The Constellation Cup is named after the Southern Cross constellation which is featured on both the flag of Australia and the flag of New Zealand. The trophy itself consists of a 3 kilogram sterling silver cup encrusted with 101 diamonds, which equates to 3.38 carats. The display case is crafted from black maire. Its design was a collaboration between Australian designer Michael Wilson, who made the Cup, and the New Zealand master craftsman Vic Matthews, who made the display case. The base of the trophy is made out of 5,000 year old ancient Murray River red gum and in total it stands at 47.3 cm tall. The transportation box, which houses the Constellation Cup and display case, includes leather from the Distinguished Visitor's chair from the Australian Senate Chamber.
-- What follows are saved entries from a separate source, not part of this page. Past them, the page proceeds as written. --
$ cat /design/flow/run.sh
#!/bin/bash
# OpenROAD 26Q1-2900-gdf79404cd8, Yosys 0.63+post, stock flow scripts
make -C /OpenROAD-flow-scripts/flow DESIGN_CONFIG=/design/flow/config.mk WORK_HOME=/design/flow/orfs finish
$ cat /design/flow/config.mk
export PLATFORM = sky130hd
export DESIGN_NAME = binary_to_segment
export DESIGN_NICKNAME = binary_to_segment
export VERILOG_FILES = /design/flow/design.v
export SDC_FILE = /design/flow/constraint.sdc
export NUM_CORES = 4
export LEC_CHECK = 1
export CORE_AREA = 10 10 70 70
export DIE_AREA = 0 0 80 80
$ cat /design/flow/constraint.sdc
current_design binary_to_segment

set clk_period 2.3
set clk_io_pct 0.2

create_clock -name clk0 -period $clk_period

set non_clock_inputs [all_inputs -no_clocks]
set_input_delay [expr $clk_period * $clk_io_pct] -clock clk0 $non_clock_inputs
set_output_delay [expr $clk_period * $clk_io_pct] -clock clk0 [all_outputs]
$ cat /design/flow/design.v
`timescale 1ns / 1ps
module binary_to_segment(bin_in, seven_out);
input [4:0] bin_in;
output reg [6:0] seven_out;
always @(bin_in)
begin
	case(bin_in)
		5'b00000: seven_out= 7'b0000001;  
		5'b00001: seven_out= 7'b1001111;  
		5'b00010: seven_out= 7'b0010010;  
		5'b00011: seven_out= 7'b0000110;  
		5'b00100: seven_out= 7'b1001100;  
		5'b00101: seven_out= 7'b0100000;  
		5'b00110: seven_out= 7'b0001111;  
		5'b00111: seven_out= 7'b0000000;  
		5'b01000: seven_out= 7'b0000100;  
		5'b01001: seven_out= 7'b0001000;  
		5'b01111: seven_out = 7'b0110001;  
		5'b01101: seven_out = 7'b1110001;  
		5'b10100: seven_out = 7'b1000010;  
		5'b00000: seven_out = 7'b0000001;  
		5'b10010: seven_out = 7'b0011000;  
		5'b01110: seven_out = 7'b0110000;  
		5'b01100: seven_out = 7'b1101010;  
		5'b10001: seven_out = 7'b1111110;  
		default: seven_out = 7'h1;
	endcase
end
endmodule
==> run notes <==
fresh numbers from the pnr run: Core ar. 3420 µm², pin count of the biggest net entering global routing 8, height of the die 80 µm, status finished, final reports clean, RePlAce Congestion 0.808, first-pass GRT wire length 1.66 mm, Initial DRC Count 9, pre-CTS setup slack -0.394 ns, Synth Area per Inst between 7 and 8 µm², max_slew headroom 0.806, crit path DAT 1.76 ns, Final Hold Slack ~1.6 ns, Pwr Total 0.110 mW, WHS Endpoint seven_out[0], I/O pin total 12, Tool Warnings 37, post-route cell area ~680 µm², max-slew violations 0, Hold Violations, Final 0, hpwl dp 858 µm, dpl cell area 577 µm², area grow syn2layout 121%, final setup violation count 0, Peak VDD IR 27.1 µV, area occupied by registers 0 µm², final worst slack 0.0804 ns, yosys stat area 310 µm², Post-synth seq share 0, WL per Instance 9.68 µm, IO Port Bufs 12, commonest non-fill, non-tap cells in the layout buf_4, dlygate4sd2_1, mux2i_1, o21ai_1, ha_2, Die Wd 80 µm, layout cells sized above 1 0.479, Leak Pwr 0.324 nW, DRC 0, total routed wirelength 1.13 mm, Rows 21, YS warnings 1, post-route ant nets 0, total of max-cap violations 0, CTS Hold Bufs 0, fmax 0.451 GHz, worst slew pin tran about 0.29 ns, seq_cells 0, Die Size about 6400 µm², initial antenna violation count 0, most common logic cell in the routed design buf_4, Syn Inst Count 40, FP Util 0.0908, gr usage total 0.0302, Power Dens Cells approximately 160 nW/µm², # Cells Yosys 40, Hold Crit Start bin_in[0], via count a little over 400, Setup CP Type primary input to output pin, diode count 0, worst-path fanout max 3, Min-Delay Path Depth 5, crit path DRT 1.84 ns, cell type with the largest total area ha_1, Fill cells 370, vias in the first global route about 380, drt pass-1 iters 2, total gr overflow 0, Distinct cells, synth 24, Worst setup SP type primary input, period utilization 0.965, Synth area leaders ha_1, mux2i_1, o32ai_1, nand3b_1, o21a_1, HP Class primary input to output pin, Final min period ~2.2 ns, Vias/cell 3.51, Post-Synthesis Cell Area 310 µm², Clock Buffer Count 0, Crit. End Element output pin, Yosys top cell area share 0.202
## critical path: stages
cell	delay, ns
dlygate4sd2_1	0.25
inv_2	0.07
buf_4	0.12
ha_2	0.18
mux2i_2	0.08
and2_1	0.17
o31ai_2	0.21
clkdlybuf4s15_1	0.21
## worst max path at each step
stage | startpoint | to
finish | bin_in[1] | seven_out[1]
global route | bin_in[1] | seven_out[1]
CTS | bin_in[3] | seven_out[0]
## per-stage QoR
| step | util | std cells | TNS (ns) |
|---|---|---|---|
| floorplan | - | 40 | 0 |
| global placement | 0.169 | 110 | -2.34 |
| detailed placement | 0.169 | 110 | -2.42 |
| CTS | 0.181 | 113 | -0.0582 |
| global route | 0.200 | 117 | -0.0152 |
| finish | 0.200 | 117 | 0 |
## cell families (layout without fill, tap and decap cells)
group,count (synthesis),in the layout,share of synthesized area
AOI/OAI and AO/OA,13,13,0.302
xor gates and xnor gates,1,1,0.0282
adders and majority gates,5,5,0.202
buffers and inverters,5,36,0.101
muxes,5,5,0.161
and+or+nand+nor,11,11,0.206
## metal layers
metal / routed length, µm / GRT usage
met4: 0 / 0
met2: 569 / 0.0594
met5: 0 / 0
met1: 510 / 0.0356
met3: 54 / 0.00341
## area by class of cell
class                           instances  area, µm²  share of cell area
Multi-Input combinational cell         35        332               0.484
Timing Repair Buffer                   34        288               0.420
Tap cell                               46       57.6              0.0841
Inverter                                2       7.51              0.0110
## report_power, final
group / switching, mW / internal, mW / total (mW)
Combinational: 0.0433 / 0.0669 / 0.110
Clock: 0 / 0 / 0
Sequential: 0 / 0 / 0
Total: 0.0433 / 0.0669 / 0.110
## Yosys cell counts
master    number
nor2_1         1
xnor2_1        1
and2b_1        1
nand2_1        2
o21a_1         2
nand3b_1       2
a211oi_1       1
buf_2          1
ha_1           5
nand2b_1       2
o21ai_1        1
o31ai_2        1
nand3_1        1
and2_1         1
a21oi_1        1
buf_4          1
inv_1          2
mux2i_1        5
o22ai_1        2
o32ai_1        2
o21ai_0        2
nor2b_1        1
a31o_1         1
buf_6          1
## what timing repair did
item	CTS	global route
resized	17	10
endpoints found under the setup margin	7	4
pin swaps	2	3
buffers inserted	3	4
Power figures rest on the tool's default switching activity, not on a simulated workload.
[design/flow/design.v]
module twobytwo(x, y, out, clk, rst, done);
    input [31:0] x [0:1][0:1];
    input [31:0] y [0:1][0:1];
    input clk, rst;
    output logic [31:0] out [0:1][0:1];
    output logic done;
    always_ff @(posedge clk) begin : Matrix_mul
        if(rst) begin
            done <= 1'b0;
        end
        else if(!rst && !done) begin
            out[0][0] <= (x[0][0]*y[0][0]) + (x[0][1]*y[1][0]);
            out[0][1] <= (x[0][0]*y[0][1]) + (x[0][1]*y[1][1]);
            out[1][0] <= (x[1][0]*y[0][0]) + (x[1][0]*y[1][0]);
            out[1][1] <= (x[1][0]*y[0][1]) + (x[1][0]*y[1][1]);
            done <= 1'b1;
        end
    end
endmodule
module twobytwo_bram
    (
        input clk,
        input rst,
        output [12:0] BRAM_addr,
        output BRAM_clk,
        output logic [31:0] BRAM_din,
        input [31:0] BRAM_dout,
        output BRAM_en,
        output BRAM_we
    );
    logic [31:0] x [0:1][0:1];
    logic [31:0] y [0:1][0:1];
    logic [31:0] out [0:1][0:1];
    logic [31:0] address;
    logic [7:0] rowi, coli;
    logic done, readX, readY, writeOut, read, twobytwo_rst;
    twobytwo twobytwo_d (.x(x),
                         .y(y),
                         .out(out),
                         .clk(clk),
                         .rst(twobytwo_rst),
                         .done(done));
    always_ff @( posedge clk ) begin : Data_Read
        if(rst) begin
            address <= 0;
            rowi <= 0;
            coli <= 0;
            readX <= 1'b1;
            readY <= 1'b0;
            read <= 1'b1;
            writeOut <= 1'b1;
            twobytwo_rst <= 1'b1;
        end
        else if(done) begin
            if(writeOut) begin
                BRAM_din <= out[rowi][coli];
                writeOut <= 1'b0;
            end
            else begin
                if(rowi < 2) begin
                    rowi <= rowi + 1;
                end
                else if(coli < 2) begin
                    rowi <= 0;
                    coli <= coli + 1;
                end
                writeOut <= 1'b1;
                address <= address + 1;
            end
        end
        else if(!done && readX) begin
            if(!read) begin
                if(coli < 1) begin
                    coli <= coli + 1;
                    read <= 1'b1;
                    address <= address + 1;
                end
                else if(rowi < 1) begin
                    coli <= 0;
                    rowi <= rowi + 1;
                    read <= 1'b1;
                    address <= address + 1;
                end
                else if(rowi >= 1) begin
                    coli <= 0;
                    rowi <= 0;
                    readX <= 1'b0;
                    readY <= 1'b1;
                    read <= 1'b1;
                end
            end
            else begin
                x[rowi][coli] <= BRAM_dout;
                read <= 1'b0;
            end
        end
        else if(!done && readY) begin
            if(!read) begin
                if(rowi < 2) begin
                    rowi <= rowi + 1;
                    read <= 1'b1;
                    address <= address + 1;
                end
                else if(coli < 2) begin
                    rowi <= 0;
                    coli <= coli + 1;
                    read <= 1'b1;
                    address <= address + 1;
                end
                else if(coli >= 2) begin
                    rowi <= 0;
                    coli <= 0;
                    readY <= 1'b0;
                    address <= 8;
                    twobytwo_rst <= 1'b0;
                end
            end
            else begin
                y[rowi][coli] = BRAM_dout;
                read <= 1'b0;
            end
        end
    end
    assign BRAM_addr = address;
    assign BRAM_clk = clk;
    assign BRAM_en = 1'b1;
    assign BRAM_we = done;
endmodule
The following words are inscribed on the display case of the Constellation Cup:

The great constellation of the southern sky, the Crux, or Southern Cross, shines down
on Australians and New Zealanders, and has provided guidance and inspiration to
them across the ages. A source of pride to both nations, its bright
stars have come to represent achievement, optimism, aspiration and timelessness.
Both countries claim the Southern Cross as their own, and it adorns the national
flags of each. In netball, there is no fiercer rivalry than that between the Australian Diamonds and New Zealand’s Silver Ferns. The battle for supremacy on the court has been waged since 1938. This Constellation Cup is the perpetual trophy and symbol of that intense rivalry and the respect between these two great netballing nations. Forged from silver, to represent New Zealand’s Silver Ferns, and studded with diamonds to represent the Australian Netball Diamonds, this cup represents the pinnacle of Australian and
New Zealand netball. It is a symbol worth fighting for, with the pride of each nation at stake. To hold this cup is a privilege.

===Series===

| Series | Winners | Result | Runners up |
|---|---|---|---|
| 2010 | Australia | 2–1 | New Zealand |
| 2011 | Australia | 3–2 | New Zealand |
| 2012 | New Zealand | 2–1 | Australia |
| 2013 | Australia | 4–1 | New Zealand |
| 2014 | Australia | 4–0 | New Zealand |
| 2015 | Australia | 2–2 ^{(Note 1)} | New Zealand |
| 2016 | Australia | 3–1 | New Zealand |
| 2017 | Australia | 4–0 | New Zealand |
| 2018 | Australia | 3–1 | New Zealand |
| 2019 | Australia | 2–2 ^{(Note 2)} | New Zealand |
| 2020 | ^{(Note 3)} |  |  |
| 2021 | New Zealand | 3–1 | Australia |
| 2022 | Australia | 2–2 ^{(Note 4)} | New Zealand |
| 2023 | Australia | 2–2 ^{(Note 5)} | New Zealand |
| 2024 | New Zealand | 3–1 | Australia |
| 2025 | Australia | 2–2 ^{(Note 6)} | New Zealand |

- Notes
- In 2015, Australia won 202–200 on aggregate.
- In 2019, Australia won 206–195 on aggregate.
- The 2020 series was cancelled due to the COVID-19 pandemic.
- In 2022, Australia won 215–208 on aggregate.
- In 2023, Australia won 208–195 on aggregate.
- In 2025, Australia defeated New Zealand 12–11 in a Series Decider.